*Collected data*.
^^^^^^^^
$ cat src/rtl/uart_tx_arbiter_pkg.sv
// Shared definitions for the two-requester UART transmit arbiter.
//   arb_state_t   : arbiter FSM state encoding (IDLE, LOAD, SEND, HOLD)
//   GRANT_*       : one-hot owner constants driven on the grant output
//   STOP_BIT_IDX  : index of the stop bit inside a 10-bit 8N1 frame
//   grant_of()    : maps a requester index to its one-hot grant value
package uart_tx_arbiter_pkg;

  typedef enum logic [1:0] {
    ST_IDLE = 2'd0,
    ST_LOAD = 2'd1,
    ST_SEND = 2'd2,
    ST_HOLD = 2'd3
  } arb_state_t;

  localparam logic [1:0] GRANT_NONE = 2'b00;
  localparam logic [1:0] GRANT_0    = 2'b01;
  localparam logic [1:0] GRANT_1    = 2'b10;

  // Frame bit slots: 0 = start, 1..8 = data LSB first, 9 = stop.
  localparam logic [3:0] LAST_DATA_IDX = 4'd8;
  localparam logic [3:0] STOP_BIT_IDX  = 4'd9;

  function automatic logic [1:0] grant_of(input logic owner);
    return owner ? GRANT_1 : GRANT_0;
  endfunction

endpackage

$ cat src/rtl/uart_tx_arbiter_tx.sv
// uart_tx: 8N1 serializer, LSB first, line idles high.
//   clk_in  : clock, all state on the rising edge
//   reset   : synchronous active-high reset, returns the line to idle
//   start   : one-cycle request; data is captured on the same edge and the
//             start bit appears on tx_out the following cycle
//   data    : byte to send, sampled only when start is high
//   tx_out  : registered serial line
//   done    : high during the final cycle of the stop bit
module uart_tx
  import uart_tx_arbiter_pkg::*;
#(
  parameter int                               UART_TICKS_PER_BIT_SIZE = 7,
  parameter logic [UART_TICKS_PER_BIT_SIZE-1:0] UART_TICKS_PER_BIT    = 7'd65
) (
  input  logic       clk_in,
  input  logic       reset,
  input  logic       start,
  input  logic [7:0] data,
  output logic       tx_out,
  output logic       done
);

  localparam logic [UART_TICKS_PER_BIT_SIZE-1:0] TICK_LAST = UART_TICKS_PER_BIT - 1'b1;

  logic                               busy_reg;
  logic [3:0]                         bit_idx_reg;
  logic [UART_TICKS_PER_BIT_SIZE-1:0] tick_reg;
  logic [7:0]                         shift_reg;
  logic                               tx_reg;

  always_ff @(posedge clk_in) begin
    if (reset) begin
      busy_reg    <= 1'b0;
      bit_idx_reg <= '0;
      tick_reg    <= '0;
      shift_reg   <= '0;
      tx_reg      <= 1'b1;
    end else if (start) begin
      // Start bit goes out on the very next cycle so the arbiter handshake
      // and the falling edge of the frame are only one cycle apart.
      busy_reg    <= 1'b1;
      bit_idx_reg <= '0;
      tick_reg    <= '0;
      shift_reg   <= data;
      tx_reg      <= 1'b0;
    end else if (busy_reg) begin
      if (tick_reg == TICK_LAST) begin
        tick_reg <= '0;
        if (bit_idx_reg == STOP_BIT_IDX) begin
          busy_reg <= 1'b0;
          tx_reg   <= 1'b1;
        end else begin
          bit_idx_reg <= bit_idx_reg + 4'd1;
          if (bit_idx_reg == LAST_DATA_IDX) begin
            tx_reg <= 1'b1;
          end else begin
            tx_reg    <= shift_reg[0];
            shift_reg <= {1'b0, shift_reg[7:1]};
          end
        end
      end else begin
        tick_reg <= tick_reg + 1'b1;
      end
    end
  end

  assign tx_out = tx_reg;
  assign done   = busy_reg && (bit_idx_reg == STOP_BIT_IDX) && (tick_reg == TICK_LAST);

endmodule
^^^^^^^^
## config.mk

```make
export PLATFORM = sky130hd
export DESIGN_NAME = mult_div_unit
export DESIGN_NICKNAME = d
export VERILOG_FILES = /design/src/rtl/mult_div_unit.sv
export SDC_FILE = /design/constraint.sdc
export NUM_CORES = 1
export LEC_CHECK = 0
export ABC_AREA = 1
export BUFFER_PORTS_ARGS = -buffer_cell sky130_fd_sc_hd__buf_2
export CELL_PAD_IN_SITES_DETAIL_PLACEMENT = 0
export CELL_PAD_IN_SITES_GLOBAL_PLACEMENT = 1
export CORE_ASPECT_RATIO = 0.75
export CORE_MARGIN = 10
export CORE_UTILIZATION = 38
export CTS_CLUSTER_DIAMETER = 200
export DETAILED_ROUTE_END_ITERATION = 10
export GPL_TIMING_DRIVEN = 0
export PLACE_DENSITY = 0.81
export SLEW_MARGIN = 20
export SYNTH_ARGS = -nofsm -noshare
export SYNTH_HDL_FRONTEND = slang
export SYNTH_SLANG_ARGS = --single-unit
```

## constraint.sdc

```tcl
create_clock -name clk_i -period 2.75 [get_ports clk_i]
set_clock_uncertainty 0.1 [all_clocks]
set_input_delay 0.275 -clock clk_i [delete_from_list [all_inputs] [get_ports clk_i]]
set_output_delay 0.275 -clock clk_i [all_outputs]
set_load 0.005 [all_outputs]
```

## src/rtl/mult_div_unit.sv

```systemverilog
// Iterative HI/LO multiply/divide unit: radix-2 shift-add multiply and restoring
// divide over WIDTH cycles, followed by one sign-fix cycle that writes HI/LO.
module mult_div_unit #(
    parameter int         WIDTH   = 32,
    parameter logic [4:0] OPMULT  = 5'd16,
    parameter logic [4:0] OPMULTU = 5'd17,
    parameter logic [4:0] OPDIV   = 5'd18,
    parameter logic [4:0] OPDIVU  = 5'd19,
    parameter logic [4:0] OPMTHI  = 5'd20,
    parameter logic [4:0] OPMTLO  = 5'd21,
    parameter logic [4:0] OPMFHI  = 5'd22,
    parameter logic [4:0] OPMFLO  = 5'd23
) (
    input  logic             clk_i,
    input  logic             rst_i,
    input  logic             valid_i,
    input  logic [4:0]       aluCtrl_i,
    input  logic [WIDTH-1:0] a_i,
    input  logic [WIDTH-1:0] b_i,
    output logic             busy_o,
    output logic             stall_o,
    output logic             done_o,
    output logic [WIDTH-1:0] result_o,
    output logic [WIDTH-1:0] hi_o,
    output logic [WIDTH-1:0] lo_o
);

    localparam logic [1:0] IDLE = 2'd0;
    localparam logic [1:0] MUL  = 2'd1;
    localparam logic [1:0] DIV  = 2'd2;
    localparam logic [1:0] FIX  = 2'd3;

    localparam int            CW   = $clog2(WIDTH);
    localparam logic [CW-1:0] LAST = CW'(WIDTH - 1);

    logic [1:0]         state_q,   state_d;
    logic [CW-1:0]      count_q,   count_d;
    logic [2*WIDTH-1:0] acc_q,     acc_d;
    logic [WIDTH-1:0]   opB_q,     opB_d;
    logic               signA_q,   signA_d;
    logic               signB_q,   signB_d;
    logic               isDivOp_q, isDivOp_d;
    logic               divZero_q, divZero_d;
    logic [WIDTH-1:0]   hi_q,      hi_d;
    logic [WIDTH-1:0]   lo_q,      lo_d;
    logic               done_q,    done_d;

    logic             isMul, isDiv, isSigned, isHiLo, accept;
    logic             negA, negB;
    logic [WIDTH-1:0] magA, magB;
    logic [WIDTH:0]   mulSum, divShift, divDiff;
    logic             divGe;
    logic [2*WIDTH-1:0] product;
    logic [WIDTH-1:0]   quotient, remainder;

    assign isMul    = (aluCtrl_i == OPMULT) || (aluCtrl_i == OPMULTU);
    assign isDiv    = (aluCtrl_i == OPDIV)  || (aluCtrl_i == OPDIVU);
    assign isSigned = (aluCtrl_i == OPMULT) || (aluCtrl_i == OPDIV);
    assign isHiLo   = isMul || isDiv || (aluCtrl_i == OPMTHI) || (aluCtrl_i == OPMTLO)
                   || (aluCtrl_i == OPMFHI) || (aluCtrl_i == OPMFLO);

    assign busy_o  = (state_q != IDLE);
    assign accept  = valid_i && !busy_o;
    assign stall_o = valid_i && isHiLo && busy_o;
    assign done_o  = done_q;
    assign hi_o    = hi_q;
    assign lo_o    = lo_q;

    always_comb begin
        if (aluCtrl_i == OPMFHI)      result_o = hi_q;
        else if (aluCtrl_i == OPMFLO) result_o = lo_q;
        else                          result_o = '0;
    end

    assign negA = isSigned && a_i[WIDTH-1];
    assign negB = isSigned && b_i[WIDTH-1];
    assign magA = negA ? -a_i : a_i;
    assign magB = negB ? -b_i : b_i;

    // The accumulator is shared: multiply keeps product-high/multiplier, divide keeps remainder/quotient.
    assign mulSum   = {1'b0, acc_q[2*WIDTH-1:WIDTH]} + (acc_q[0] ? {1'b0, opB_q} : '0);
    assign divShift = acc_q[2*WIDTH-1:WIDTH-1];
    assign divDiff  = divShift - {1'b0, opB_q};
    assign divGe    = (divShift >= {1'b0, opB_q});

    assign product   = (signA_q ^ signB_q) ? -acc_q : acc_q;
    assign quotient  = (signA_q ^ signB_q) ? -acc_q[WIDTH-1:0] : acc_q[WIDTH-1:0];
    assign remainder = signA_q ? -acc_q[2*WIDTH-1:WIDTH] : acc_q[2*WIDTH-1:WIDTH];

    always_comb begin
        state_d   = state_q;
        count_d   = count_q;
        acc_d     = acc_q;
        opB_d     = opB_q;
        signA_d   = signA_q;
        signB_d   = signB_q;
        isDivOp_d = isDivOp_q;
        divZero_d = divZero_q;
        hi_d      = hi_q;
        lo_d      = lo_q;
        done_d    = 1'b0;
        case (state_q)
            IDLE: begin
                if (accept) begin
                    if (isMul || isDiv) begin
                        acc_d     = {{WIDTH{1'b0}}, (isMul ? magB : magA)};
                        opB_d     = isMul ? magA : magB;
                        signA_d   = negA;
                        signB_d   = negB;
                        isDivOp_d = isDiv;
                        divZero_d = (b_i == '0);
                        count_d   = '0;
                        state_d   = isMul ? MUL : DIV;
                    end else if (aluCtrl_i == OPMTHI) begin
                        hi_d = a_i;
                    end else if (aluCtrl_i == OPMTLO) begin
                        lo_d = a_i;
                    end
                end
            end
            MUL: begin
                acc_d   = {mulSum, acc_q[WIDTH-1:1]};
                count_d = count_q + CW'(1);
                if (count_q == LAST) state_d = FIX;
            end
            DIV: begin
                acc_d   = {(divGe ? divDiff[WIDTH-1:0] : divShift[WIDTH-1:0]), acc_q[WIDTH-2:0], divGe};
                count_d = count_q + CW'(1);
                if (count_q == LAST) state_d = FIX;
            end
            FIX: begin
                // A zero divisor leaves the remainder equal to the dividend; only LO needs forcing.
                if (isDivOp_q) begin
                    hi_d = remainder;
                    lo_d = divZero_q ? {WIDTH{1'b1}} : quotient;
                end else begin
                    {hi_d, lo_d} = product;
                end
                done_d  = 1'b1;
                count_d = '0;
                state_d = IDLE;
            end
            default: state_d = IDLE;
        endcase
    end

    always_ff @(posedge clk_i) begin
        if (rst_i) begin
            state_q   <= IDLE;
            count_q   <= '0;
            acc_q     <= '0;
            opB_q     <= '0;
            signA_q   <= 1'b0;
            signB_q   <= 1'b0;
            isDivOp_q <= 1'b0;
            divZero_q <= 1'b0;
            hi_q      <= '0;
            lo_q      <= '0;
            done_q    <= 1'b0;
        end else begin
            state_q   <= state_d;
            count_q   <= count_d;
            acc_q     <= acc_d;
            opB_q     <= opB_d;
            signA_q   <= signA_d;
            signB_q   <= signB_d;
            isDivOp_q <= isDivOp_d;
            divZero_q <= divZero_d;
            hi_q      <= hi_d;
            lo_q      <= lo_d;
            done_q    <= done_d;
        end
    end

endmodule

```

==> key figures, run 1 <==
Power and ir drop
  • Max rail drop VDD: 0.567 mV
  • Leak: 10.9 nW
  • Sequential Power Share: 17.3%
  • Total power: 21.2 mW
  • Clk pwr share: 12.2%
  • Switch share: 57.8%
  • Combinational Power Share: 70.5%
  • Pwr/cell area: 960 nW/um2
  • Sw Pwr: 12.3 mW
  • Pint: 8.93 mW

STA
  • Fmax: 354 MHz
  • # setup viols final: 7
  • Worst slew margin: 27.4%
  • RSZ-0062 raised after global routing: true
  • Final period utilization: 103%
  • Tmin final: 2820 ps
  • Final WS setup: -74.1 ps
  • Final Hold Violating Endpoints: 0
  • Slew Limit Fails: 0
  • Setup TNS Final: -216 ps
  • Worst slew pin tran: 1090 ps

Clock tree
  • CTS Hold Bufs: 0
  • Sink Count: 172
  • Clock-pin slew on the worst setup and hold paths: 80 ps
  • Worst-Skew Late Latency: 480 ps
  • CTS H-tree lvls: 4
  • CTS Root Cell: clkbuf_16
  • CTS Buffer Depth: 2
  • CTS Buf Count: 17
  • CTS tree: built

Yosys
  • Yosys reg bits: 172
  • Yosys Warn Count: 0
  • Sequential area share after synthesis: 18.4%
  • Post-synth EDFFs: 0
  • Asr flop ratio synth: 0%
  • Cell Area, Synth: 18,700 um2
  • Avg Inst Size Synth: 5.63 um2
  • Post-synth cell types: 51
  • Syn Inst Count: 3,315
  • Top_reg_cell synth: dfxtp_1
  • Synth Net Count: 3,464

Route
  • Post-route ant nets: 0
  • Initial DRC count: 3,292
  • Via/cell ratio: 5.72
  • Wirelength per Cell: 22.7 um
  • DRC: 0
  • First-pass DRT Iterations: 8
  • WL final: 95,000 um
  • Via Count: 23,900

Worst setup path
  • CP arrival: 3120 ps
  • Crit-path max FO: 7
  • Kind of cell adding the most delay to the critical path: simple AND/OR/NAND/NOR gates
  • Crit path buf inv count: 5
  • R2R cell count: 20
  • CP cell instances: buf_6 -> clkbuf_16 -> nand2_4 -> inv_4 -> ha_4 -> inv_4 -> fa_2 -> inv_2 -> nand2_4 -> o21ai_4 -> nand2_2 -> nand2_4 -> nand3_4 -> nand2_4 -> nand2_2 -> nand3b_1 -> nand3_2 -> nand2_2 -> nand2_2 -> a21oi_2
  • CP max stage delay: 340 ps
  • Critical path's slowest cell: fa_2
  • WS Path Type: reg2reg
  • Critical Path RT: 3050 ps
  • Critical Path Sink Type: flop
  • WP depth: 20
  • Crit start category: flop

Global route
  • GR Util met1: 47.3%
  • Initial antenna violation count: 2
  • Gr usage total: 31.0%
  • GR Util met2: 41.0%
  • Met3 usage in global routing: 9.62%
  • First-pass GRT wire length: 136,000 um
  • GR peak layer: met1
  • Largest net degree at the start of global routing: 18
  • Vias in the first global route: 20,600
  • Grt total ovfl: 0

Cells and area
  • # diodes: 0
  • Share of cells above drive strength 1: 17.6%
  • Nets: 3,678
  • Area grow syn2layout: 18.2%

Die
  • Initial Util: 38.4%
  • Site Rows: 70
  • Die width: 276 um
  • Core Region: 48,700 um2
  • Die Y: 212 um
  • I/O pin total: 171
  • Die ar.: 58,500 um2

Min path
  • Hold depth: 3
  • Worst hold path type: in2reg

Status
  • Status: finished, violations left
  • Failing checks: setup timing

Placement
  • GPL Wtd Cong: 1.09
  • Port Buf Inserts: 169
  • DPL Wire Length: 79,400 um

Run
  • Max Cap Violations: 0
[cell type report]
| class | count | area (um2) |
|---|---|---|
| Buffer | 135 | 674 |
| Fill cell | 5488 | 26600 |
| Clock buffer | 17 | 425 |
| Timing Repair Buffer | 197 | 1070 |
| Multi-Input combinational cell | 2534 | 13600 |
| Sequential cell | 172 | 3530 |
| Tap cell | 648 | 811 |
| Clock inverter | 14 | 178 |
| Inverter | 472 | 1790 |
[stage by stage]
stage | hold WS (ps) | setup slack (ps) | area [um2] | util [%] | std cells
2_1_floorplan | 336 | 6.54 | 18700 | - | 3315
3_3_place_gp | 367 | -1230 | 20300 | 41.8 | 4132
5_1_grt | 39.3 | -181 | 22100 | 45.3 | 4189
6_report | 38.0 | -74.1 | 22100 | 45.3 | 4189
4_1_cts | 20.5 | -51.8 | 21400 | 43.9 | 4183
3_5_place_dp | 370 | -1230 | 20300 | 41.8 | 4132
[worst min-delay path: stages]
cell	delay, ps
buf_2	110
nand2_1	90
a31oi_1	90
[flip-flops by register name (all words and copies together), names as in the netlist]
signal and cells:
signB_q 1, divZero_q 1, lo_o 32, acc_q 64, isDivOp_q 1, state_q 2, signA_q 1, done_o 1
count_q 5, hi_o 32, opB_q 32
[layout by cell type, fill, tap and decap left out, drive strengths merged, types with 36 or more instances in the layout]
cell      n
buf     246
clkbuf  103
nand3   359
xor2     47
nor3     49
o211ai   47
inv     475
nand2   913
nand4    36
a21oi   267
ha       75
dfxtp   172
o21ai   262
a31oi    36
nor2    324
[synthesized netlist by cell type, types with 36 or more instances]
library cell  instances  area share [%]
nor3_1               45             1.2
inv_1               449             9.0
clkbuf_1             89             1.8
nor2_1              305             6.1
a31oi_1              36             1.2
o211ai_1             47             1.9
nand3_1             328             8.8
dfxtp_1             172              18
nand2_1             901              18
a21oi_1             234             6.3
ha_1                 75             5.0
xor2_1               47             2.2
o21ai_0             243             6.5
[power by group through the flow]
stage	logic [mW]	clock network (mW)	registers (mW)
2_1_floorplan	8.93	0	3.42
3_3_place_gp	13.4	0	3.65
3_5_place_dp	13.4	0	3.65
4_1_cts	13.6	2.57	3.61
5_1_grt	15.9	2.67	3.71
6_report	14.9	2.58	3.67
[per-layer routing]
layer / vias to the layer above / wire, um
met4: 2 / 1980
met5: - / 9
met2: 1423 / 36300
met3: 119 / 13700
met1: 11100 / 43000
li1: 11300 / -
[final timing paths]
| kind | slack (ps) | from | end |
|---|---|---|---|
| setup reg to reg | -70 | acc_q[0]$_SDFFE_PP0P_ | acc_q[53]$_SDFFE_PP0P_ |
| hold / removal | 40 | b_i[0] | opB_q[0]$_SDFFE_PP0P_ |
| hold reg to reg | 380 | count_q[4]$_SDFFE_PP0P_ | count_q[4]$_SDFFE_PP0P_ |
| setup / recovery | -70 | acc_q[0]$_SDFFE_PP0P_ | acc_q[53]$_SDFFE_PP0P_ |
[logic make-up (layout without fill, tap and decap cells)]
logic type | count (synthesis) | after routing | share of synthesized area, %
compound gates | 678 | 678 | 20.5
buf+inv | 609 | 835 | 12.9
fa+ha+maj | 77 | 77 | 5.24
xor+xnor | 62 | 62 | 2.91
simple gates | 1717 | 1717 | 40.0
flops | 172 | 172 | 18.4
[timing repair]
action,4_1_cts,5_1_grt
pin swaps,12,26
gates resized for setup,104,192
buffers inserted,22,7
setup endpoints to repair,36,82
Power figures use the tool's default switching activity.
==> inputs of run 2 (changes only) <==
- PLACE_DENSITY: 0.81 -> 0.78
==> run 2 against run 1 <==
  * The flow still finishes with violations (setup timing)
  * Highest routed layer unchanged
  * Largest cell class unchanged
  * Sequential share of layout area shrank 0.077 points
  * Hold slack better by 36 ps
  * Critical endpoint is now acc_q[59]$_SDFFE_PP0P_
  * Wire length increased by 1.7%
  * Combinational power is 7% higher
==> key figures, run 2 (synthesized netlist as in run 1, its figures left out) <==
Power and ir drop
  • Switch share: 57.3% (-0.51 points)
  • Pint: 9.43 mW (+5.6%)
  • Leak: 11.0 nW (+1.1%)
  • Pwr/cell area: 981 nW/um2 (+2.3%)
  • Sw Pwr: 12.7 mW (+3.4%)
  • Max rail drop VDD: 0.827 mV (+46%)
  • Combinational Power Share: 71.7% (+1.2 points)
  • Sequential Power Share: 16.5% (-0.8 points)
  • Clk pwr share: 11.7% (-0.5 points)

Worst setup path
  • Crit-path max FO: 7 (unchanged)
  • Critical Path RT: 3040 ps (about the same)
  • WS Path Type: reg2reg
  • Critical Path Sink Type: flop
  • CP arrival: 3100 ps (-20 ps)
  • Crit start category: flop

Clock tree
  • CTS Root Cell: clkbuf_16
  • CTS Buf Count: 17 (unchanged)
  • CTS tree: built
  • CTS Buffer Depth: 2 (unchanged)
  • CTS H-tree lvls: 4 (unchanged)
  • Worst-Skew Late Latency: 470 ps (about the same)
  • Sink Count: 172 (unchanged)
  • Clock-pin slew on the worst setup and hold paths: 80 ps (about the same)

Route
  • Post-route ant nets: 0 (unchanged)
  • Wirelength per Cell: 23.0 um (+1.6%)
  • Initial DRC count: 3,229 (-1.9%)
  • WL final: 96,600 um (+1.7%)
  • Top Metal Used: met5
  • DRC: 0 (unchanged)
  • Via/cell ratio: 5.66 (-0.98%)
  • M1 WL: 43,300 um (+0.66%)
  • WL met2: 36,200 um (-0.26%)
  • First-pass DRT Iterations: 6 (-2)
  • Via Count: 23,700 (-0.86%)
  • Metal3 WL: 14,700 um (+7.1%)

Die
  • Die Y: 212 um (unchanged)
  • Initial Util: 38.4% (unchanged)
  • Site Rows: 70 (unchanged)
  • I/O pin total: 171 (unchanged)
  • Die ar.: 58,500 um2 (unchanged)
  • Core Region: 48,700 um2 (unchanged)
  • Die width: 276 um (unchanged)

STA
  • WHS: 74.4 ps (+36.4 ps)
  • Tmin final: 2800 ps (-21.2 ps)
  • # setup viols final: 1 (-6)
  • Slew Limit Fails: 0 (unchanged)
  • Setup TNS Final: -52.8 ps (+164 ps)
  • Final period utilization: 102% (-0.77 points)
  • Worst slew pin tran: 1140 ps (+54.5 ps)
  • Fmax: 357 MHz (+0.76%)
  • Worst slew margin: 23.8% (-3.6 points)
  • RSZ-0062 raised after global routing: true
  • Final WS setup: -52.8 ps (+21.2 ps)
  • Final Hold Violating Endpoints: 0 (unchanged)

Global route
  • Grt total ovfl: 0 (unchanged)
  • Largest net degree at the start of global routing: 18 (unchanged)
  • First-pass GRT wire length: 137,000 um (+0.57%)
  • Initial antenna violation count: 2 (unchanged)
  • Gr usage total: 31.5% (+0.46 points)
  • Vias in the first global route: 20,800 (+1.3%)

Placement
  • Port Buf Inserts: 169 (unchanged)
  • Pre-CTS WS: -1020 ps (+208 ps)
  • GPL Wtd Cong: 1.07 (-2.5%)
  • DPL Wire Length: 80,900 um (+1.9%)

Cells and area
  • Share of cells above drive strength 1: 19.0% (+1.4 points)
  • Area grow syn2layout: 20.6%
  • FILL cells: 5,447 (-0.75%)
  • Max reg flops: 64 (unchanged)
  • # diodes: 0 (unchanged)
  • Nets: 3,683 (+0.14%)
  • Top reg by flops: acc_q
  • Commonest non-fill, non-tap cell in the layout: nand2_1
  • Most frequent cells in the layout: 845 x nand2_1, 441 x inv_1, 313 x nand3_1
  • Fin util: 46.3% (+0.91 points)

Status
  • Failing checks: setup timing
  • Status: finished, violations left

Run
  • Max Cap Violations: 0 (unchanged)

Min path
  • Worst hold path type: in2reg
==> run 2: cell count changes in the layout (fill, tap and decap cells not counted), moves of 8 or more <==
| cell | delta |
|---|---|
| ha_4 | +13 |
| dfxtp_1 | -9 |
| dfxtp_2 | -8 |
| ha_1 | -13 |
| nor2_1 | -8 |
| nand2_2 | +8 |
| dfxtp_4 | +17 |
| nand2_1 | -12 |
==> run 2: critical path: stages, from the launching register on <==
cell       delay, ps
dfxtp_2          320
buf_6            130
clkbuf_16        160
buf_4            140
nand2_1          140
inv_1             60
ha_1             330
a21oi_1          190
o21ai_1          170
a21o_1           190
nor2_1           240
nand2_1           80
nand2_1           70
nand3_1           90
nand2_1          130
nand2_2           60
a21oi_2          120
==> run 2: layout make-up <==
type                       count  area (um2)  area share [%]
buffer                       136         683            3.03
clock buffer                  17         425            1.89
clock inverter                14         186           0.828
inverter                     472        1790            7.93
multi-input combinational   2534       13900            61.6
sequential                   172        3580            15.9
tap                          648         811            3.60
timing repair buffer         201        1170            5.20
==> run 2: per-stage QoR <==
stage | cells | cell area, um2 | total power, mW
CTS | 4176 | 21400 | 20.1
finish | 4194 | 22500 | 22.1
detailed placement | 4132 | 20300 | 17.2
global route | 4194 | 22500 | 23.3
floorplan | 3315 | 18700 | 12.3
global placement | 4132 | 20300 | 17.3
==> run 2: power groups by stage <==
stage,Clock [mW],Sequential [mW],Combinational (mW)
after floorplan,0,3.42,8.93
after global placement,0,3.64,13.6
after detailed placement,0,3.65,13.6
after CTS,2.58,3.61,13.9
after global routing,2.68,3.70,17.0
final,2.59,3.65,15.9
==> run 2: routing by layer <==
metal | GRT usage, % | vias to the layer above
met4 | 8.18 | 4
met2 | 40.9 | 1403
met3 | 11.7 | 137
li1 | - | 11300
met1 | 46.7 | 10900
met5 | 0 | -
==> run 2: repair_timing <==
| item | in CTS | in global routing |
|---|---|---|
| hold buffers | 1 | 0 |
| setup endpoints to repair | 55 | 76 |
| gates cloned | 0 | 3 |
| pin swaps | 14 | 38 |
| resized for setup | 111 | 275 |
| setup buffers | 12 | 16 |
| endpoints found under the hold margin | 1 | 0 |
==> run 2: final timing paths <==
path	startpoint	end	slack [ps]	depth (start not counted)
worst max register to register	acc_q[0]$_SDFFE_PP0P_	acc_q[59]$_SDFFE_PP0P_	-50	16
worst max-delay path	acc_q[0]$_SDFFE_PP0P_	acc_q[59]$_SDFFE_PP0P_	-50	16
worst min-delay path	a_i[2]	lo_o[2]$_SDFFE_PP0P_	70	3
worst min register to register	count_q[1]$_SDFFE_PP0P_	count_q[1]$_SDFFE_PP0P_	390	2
^^^^^^^^
*WHAT TO WORK ON*.
Retrieve each line of the data in which the word "Yosys" can be found.

*ANSWER BELOW*.
Yosys
  • Yosys reg bits: 172
  • Yosys Warn Count: 0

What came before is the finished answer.